**WHAT TO WORK ON:** Write the entries out exactly, with the final line being the one containing "localparam cnt_ETALON_GEN_max = 250;".

**RECORDS SHOWN:**
// calc_didactic
module calc_didactic(
        clk,
        rst,
        mem_addr,
        mem_we,
        mem_wdata,
        mem_rdata
    );
Size: ~240 flip-flops, about 45 I/O pins.
Settings: LEC_CHECK=0, CAP_MARGIN=10, CORE_MARGIN=2, CORE_UTILIZATION=72, HOLD_SLACK_MARGIN=-0.05, SETUP_SLACK_MARGIN=0.96, SLEW_MARGIN=20; clock period 7.97 ns.
run.sh (not shown) runs the stock make flow with config.mk's settings and CLKGATE_MAP_FILE=.
The first run died in 5_1_grt, error GRT-0232.
module SIGNAL_GENERATOR_ANALYZER
(
	input CLK_100MHz,
	input rst,
	output logic [15:0] MUAFR_MOSI_P,
	output [15:0] MUAFR_MOSI_N,
	input  logic [15:0] MUAFR_MISO_P,
	input  logic [15:0] MUAFR_MISO_N,
	input enable_generate,
	output logic [15:0] status_wire,
	output [15:0] status_gen
);
logic kz;
logic kz_P;
logic kz_N;
logic [15: 0] status_gen_P;
logic [15: 0] status_gen_N;
assign status_gen [15: 0] = status_gen_P [15: 0] & status_gen_N [15: 0];
assign kz = kz_N & kz_P;
localparam cnt_ETALON_GEN_min = 20;
localparam cnt_ETALON_GEN_max = 250;
assign MUAFR_MOSI_N [15: 0]  = ~ MUAFR_MOSI_P [15: 0];
localparam ITERATION = 102;
logic [2: 0] prev_flag_signal_P;
logic [7: 0] cnt_kz_signal_P;
logic [7: 0] cnt_kz_signal_N;
logic [15: 0] fail;
logic [3: 0] j;
logic flag_signal_P;
logic [9: 0] cnt_true_channel [15: 0];
logic [9: 0] cnt_status_true;
wire [8:0] test_cnt_1 [15: 0];
wire [8:0] test_cnt_0 [15: 0];
genvar i;
generate
	for (i = 0; i < 16; i = i + 1)
	begin : generator
		wire [11:0] full_cnt_1;
		wire [11:0] full_cnt_0;
		SIGNAL_GENERATOR_ANALYZER_ONE_WIRE signal_generator_analyzer_one_wire
		(
			.CLK_100MHz(CLK_100MHz),
			.rst(rst),
			.enable_generate(enable_generate),
			.MUAFR_MISO_P(MUAFR_MISO_P[i]),
			.MUAFR_MISO_N(MUAFR_MISO_N[i]),
			.test_cnt_1(full_cnt_1),
			.test_cnt_0(full_cnt_0)
		);
		assign test_cnt_1[i] = full_cnt_1[8:0];
		assign test_cnt_0[i] = full_cnt_0[8:0];
	always @(posedge CLK_100MHz)
	if (rst)
		status_gen_P [i] <= 0;
	else if (enable_generate == 0)
		if ((test_cnt_1 [i] > cnt_ETALON_GEN_min - 1) & (test_cnt_1 [i] < cnt_ETALON_GEN_max + 1))
			status_gen_P [i] <= 1;
		else
			status_gen_P [i] <= 0;
	always @(posedge CLK_100MHz)
	if (rst)
		status_gen_N [i] <= 0;
	else if (enable_generate == 0)
		if ((test_cnt_0 [i] > cnt_ETALON_GEN_min - 1) & (test_cnt_0 [i] < cnt_ETALON_GEN_max + 1))
			status_gen_N [i] <= 1;
		else
			status_gen_N [i] <= 0;
	end
endgenerate
integer k;
always @(posedge CLK_100MHz)
begin
	if (rst)
	begin
		MUAFR_MOSI_P <= 16'h0;
		prev_flag_signal_P <= 3'b0;
		cnt_kz_signal_P <= 0;
		cnt_kz_signal_N <= 0;
		kz_P <= 0;
		kz_N <= 0;
		fail <= 16'hFFFF;
		j <= 0;
		flag_signal_P <= 1;
		for (k = 0; k < 16; k = k + 1)
			cnt_true_channel [k] <= 0;
		cnt_status_true <= 0;
		status_wire <= 16'h0;
	end else
	if (enable_generate == 1)
	begin
		if (flag_signal_P == 1)		 
		begin
			if (prev_flag_signal_P [0] != flag_signal_P)
			begin
				MUAFR_MOSI_P [15: 0] <= 16'h0;
			end else
			begin
				MUAFR_MOSI_P [j] <= ((cnt_status_true  < (ITERATION - 6)) & (cnt_status_true >= 0)) ? 1 : 0;
			end
		end	else
		begin
			if (prev_flag_signal_P [0] != flag_signal_P)
			begin
				MUAFR_MOSI_P [15: 0] <= 16'hFFFF;
			end else
			begin
				MUAFR_MOSI_P [j] <= ((cnt_status_true  < (ITERATION - 6)) & (cnt_status_true >= 0)) ? 0 : 1;
			end
		end
		prev_flag_signal_P [2] <= prev_flag_signal_P [1];
		prev_flag_signal_P [1] <= prev_flag_signal_P [0];
		prev_flag_signal_P [0] <= flag_signal_P;
		if (cnt_status_true  == (ITERATION - 3))  
		begin
			j <= j + 1;
			cnt_status_true <= 0;
			if (j == 15)
				flag_signal_P <= flag_signal_P + 1;
			if (fail[j] == 0)
				status_wire [j] <= 1;
			else
				status_wire [j] <= 0;
		end else
			cnt_status_true <= cnt_status_true + 1;
		if ((cnt_status_true  == (ITERATION - 4)) & (flag_signal_P == 0))  
			if ((cnt_true_channel [j] > (ITERATION >> 1)) & (cnt_true_channel [j] < (ITERATION << 1)) & (kz == 1))
				fail[j] <= 0;
			else
				fail[j] <= 1;
		if ((cnt_status_true  > (ITERATION - 7)) & (flag_signal_P == 0))  
			if (cnt_kz_signal_P > (ITERATION - 15))
				kz_P <= 1;
			else
				kz_P <= 0;
		if ((cnt_status_true  > (ITERATION - 7)) & (flag_signal_P == 0))	 
			if (cnt_kz_signal_N > (ITERATION - 15))
				kz_N <= 1;
			else
				kz_N <= 0;
		if (cnt_status_true  == (ITERATION - 4))  
			cnt_true_channel [j] <= 0;
		else
			if ((MUAFR_MISO_P [j] == flag_signal_P) & (MUAFR_MISO_N [j] != flag_signal_P))
				cnt_true_channel [j] <= cnt_true_channel [j] + 1;
		if (cnt_status_true  == (ITERATION - 4))  
			cnt_kz_signal_P <= 0;
		else
			if (((MUAFR_MISO_P [0] == MUAFR_MISO_P [j]) + (MUAFR_MISO_P [1] == MUAFR_MISO_P [j]) + (MUAFR_MISO_P [2] == MUAFR_MISO_P [j]) + (MUAFR_MISO_P [3] == MUAFR_MISO_P [j]) + (MUAFR_MISO_P [4] == MUAFR_MISO_P [j]) + (MUAFR_MISO_P [5] == MUAFR_MISO_P [j]) + (MUAFR_MISO_P [6] == MUAFR_MISO_P [j]) + (MUAFR_MISO_P [7] == MUAFR_MISO_P [j]) + (MUAFR_MISO_P [8] == MUAFR_MISO_P [j]) + (MUAFR_MISO_P [9] == MUAFR_MISO_P [j]) + (MUAFR_MISO_P [10] == MUAFR_MISO_P [j]) + (MUAFR_MISO_P [11] == MUAFR_MISO_P [j]) + (MUAFR_MISO_P [12] == MUAFR_MISO_P [j]) + (MUAFR_MISO_P [13] == MUAFR_MISO_P [j])) == 1)
				cnt_kz_signal_P <= cnt_kz_signal_P + 1;
		if (cnt_status_true  == (ITERATION - 3)) 
			cnt_kz_signal_N <= 0;
		else
			if (((MUAFR_MISO_N [0] == MUAFR_MISO_N [j]) + (MUAFR_MISO_N [1] == MUAFR_MISO_N [j]) + (MUAFR_MISO_N [2] == MUAFR_MISO_N [j]) + (MUAFR_MISO_N [3] == MUAFR_MISO_N [j]) + (MUAFR_MISO_N [4] == MUAFR_MISO_N [j]) + (MUAFR_MISO_N [5] == MUAFR_MISO_N [j]) + (MUAFR_MISO_N [6] == MUAFR_MISO_N [j]) + (MUAFR_MISO_N [7] == MUAFR_MISO_N [j]) + (MUAFR_MISO_N [8] == MUAFR_MISO_N [j]) + (MUAFR_MISO_N [9] == MUAFR_MISO_N [j]) + (MUAFR_MISO_N [10] == MUAFR_MISO_N [j]) + (MUAFR_MISO_N [11] == MUAFR_MISO_N [j]) + (MUAFR_MISO_N [12] == MUAFR_MISO_N [j]) + (MUAFR_MISO_N [13] == MUAFR_MISO_N [j])) > 13)
				cnt_kz_signal_N <= cnt_kz_signal_N + 1;
		end else
		begin
			j <= 0;
			cnt_true_channel [j] <= 0;
			cnt_status_true <= 0;
			flag_signal_P <= 0;
			MUAFR_MOSI_P <= 16'h0;
		end
end
endmodule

**SOLUTION TO THIS TASK:**
// calc_didactic
module calc_didactic(
        clk,
        rst,
        mem_addr,
        mem_we,
        mem_wdata,
        mem_rdata
    );
Size: ~240 flip-flops, about 45 I/O pins.
Settings: LEC_CHECK=0, CAP_MARGIN=10, CORE_MARGIN=2, CORE_UTILIZATION=72, HOLD_SLACK_MARGIN=-0.05, SETUP_SLACK_MARGIN=0.96, SLEW_MARGIN=20; clock period 7.97 ns.
run.sh (not shown) runs the stock make flow with config.mk's settings and CLKGATE_MAP_FILE=.
The first run died in 5_1_grt, error GRT-0232.
module SIGNAL_GENERATOR_ANALYZER
(
	input CLK_100MHz,
	input rst,
	output logic [15:0] MUAFR_MOSI_P,
	output [15:0] MUAFR_MOSI_N,
	input  logic [15:0] MUAFR_MISO_P,
	input  logic [15:0] MUAFR_MISO_N,
	input enable_generate,
	output logic [15:0] status_wire,
	output [15:0] status_gen
);
logic kz;
logic kz_P;
logic kz_N;
logic [15: 0] status_gen_P;
logic [15: 0] status_gen_N;
assign status_gen [15: 0] = status_gen_P [15: 0] & status_gen_N [15: 0];
assign kz = kz_N & kz_P;
localparam cnt_ETALON_GEN_min = 20;
localparam cnt_ETALON_GEN_max = 250;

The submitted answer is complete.